Series premiere: Burden of Truth
The premise of the new series Burden of Proof , errr, of TRUTH, is one as old as time, at least in legal premises for TV and movies. In fact, in this case, it involves two tropes thrown together.
First, there is the big city lawyer who comes to the small town world, and stays. Sometimes it’s a comedy, sometimes it’s a drama, but when it is in a TV series, it generally lasts one or two seasons, and then disappears.
Second, there is the Erin Brockovich storyline. A big bad company is harming the simple local folk, and must be brought to heel, in the form of a well-intentioned and principled David against the corporate Goliath. Which is also only good for one season, and then you’re done.
So why would ABC greenlight an in-house studio show about a lawyer from the big city coming to the small town, immediately switch gears so they go from bad lawyer (not my client!) to good lawyer (let’s find another defendant!) in the first episode, and ask Kristin Kreuk to headline it? I have no idea. Sure she was in the TV series Beauty and the Beast, as well as Smallville, but did anyone watch either of those shows for the Beauty or Lana?
Back at the start of the season, this one wasn’t even announced, so it didn’t make my pre-season review. But I can tell you what I would have said:
Big city lawyer returns to small-town roots to fight a corporate Goliath? Dead before the end of the season, no renewal.
Now that I’ve watched the episode, it’s even worse than I expected. She’s from the small town and she wants to go back, partly as whatever happened when she left with her parents involved some sort of scandal and she wants to sort of face it. But her character is ALL over the map. I have no idea who she is or who she is supposed to be.
At the start of the episode, she’s the organized, competent lawyer — the star of the firm. Which we find out because people tell us, but the evidence is sparse except for her high-end loft-style apartment. If she’s chic, she must be good, right? Whatever. Anyway, she seems more insecure than hard-edged pro litigator, which is Kreuk’s strength — not hard edged, but softer edged. A thousand actresses could do it better, and all of them guest-starred on LA Law 20 years ago. Heck, some of them are on Suits now. But I digress.
Then she’s Daddy’s little girl at the firm, except not really, there’s very little sign of actual comfort between them. Yet apparently they work together all the time and have done so for years. Riiiight.
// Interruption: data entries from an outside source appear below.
`src/rtl/tnn_seq_threshold_neuron.sv`:
```
//------------------------------------------------------------------------------
// Module   : tnn_seq_threshold_neuron
// Purpose  : Streaming threshold neuron. The first N_POS operands of a frame
//            are added and the next N_NEG are subtracted. The sign of the
//            frame sum gives a one-bit decision, held in HOLD until consumed.
// Revision : 1.0 - initial release
//------------------------------------------------------------------------------
`default_nettype none

module tnn_seq_threshold_neuron #(
  parameter int WIDTH   = 3,
  parameter int N_POS   = 2,
  parameter int N_NEG   = 3,
  parameter int GE_MODE = 0,
  parameter int ACC_W   = WIDTH + $clog2(N_POS + N_NEG) + 1
) (
  input  logic             clk,
  input  logic             rst_n,
  input  logic             clear,
  input  logic             in_valid,
  output logic             in_ready,
  input  logic [WIDTH-1:0] in_data,
  output logic             out_valid,
  input  logic             out_ready,
  output logic             out_bit,
  output logic [ACC_W-1:0] out_diff
);

  localparam int TOTAL = N_POS + N_NEG;
  localparam int IDX_W = (TOTAL > 1) ? $clog2(TOTAL) : 1;

  localparam logic [IDX_W-1:0] LAST_IDX = IDX_W'(TOTAL - 1);
  localparam logic [IDX_W-1:0] NEG_BASE = IDX_W'(N_POS);

  localparam logic [0:0] ST_ACCUM = 1'b0;
  localparam logic [0:0] ST_HOLD  = 1'b1;

  logic [0:0]       state;
  logic [IDX_W-1:0] idx;
  logic [ACC_W-1:0] acc;

  logic             accept;
  logic             is_pos;
  logic             is_last;
  logic [ACC_W-1:0] operand_ext;
  logic [ACC_W-1:0] sum_next;
  logic             decision;

  assign in_ready    = (state == ST_ACCUM) & ~clear;
  assign accept      = in_valid & in_ready;
  assign is_pos      = (idx < NEG_BASE);
  assign is_last     = (idx == LAST_IDX);
  assign operand_ext = {{(ACC_W - WIDTH){1'b0}}, in_data};

  // ACC_W is sized so this never wraps for any operand values.
  always_comb begin
    sum_next = acc;
    if (is_pos) begin
      sum_next = acc + operand_ext;
    end else begin
      sum_next = acc - operand_ext;
    end
  end

  generate
    if (GE_MODE != 0) begin : g_ge
      assign decision = ~sum_next[ACC_W-1];
    end else begin : g_gt
      assign decision = ~sum_next[ACC_W-1] & (|sum_next);
    end
  endgenerate

  always_ff @(posedge clk or negedge rst_n) begin
    if (!rst_n) begin
      state     <= ST_ACCUM;
      idx       <= '0;
      acc       <= '0;
      out_valid <= 1'b0;
      out_bit   <= 1'b0;
      out_diff  <= '0;
    end else if (clear) begin
      // Abort wins over a simultaneous output handshake; out_bit/out_diff keep history.
      state     <= ST_ACCUM;
      idx       <= '0;
      acc       <= '0;
      out_valid <= 1'b0;
    end else begin
      case (state)
        ST_ACCUM: begin
          if (accept) begin
            if (is_last) begin
              out_diff  <= sum_next;
              out_bit   <= decision;
              out_valid <= 1'b1;
              acc       <= '0;
              idx       <= '0;
              state     <= ST_HOLD;
            end else begin
              acc <= sum_next;
              idx <= idx + 1'b1;
            end
          end
        end
        ST_HOLD: begin
          if (out_ready) begin
            out_valid <= 1'b0;
            state     <= ST_ACCUM;
          end
        end
        default: begin
          state <= ST_ACCUM;
        end
      endcase
    end
  end

endmodule

`default_nettype wire

```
I don’t know who the guy in her main office is…husband, boyfriend, fiancée, wannabe something? It seems like they’re involved together, then it seems like they’re not, I’m lost. I don’t even remember what they said the relationship was, but I didn’t “see” it.
So drive to her old hometown, visit her old school, meet with someone leading a charge in favour of a vaccine that people claim is causing the problem, except it isn’t. And these two former best friends have ZERO chemistry. Not old chemistry, not new chemistry, nada. So nothing to see or bond with.
There is a local bohunk in the form of opposing counsel, but after he’s trounced in court, they can make nice nice and work together on finding a new defendant i.e. cause. Because as he informs her, “You know you’re the bad guy, right?” in the initial scenario where she’s trouncing him in court. And while they’ll work together, and eventually there will be romance of some sort for the viewers to watch their angst, they have NO SPARK at all together.
There are only two scenes in the entire episode that have any spirit. The first is a woman in a bar who finds out Kreuk’s last name and slugs her (trite but interesting); the second is a young victim, whose life has been turned upside down because of the symptoms, calling out Kreuk’s character for who she is and what she does for a living. The big moment. And it’s NOT EVEN THE LEAD’S moment. She’s just watching it.
I don’t know which I found worse. The lameness of her character’s passivity for the whole episode or the blandness of the entire premise, where they even have to stoop to showing you the various scenes of all the victims so they can pull at your heartstrings and let you know “this is serious stuff”. Snore.
Maybe somebody from the Beauty and the Beast fan base will be following, or the conspiracy fans who hate large corporations (you know there has to be a bad guy found eventually). But it sure won’t be me. It is one of the worst shows I have seen in five years.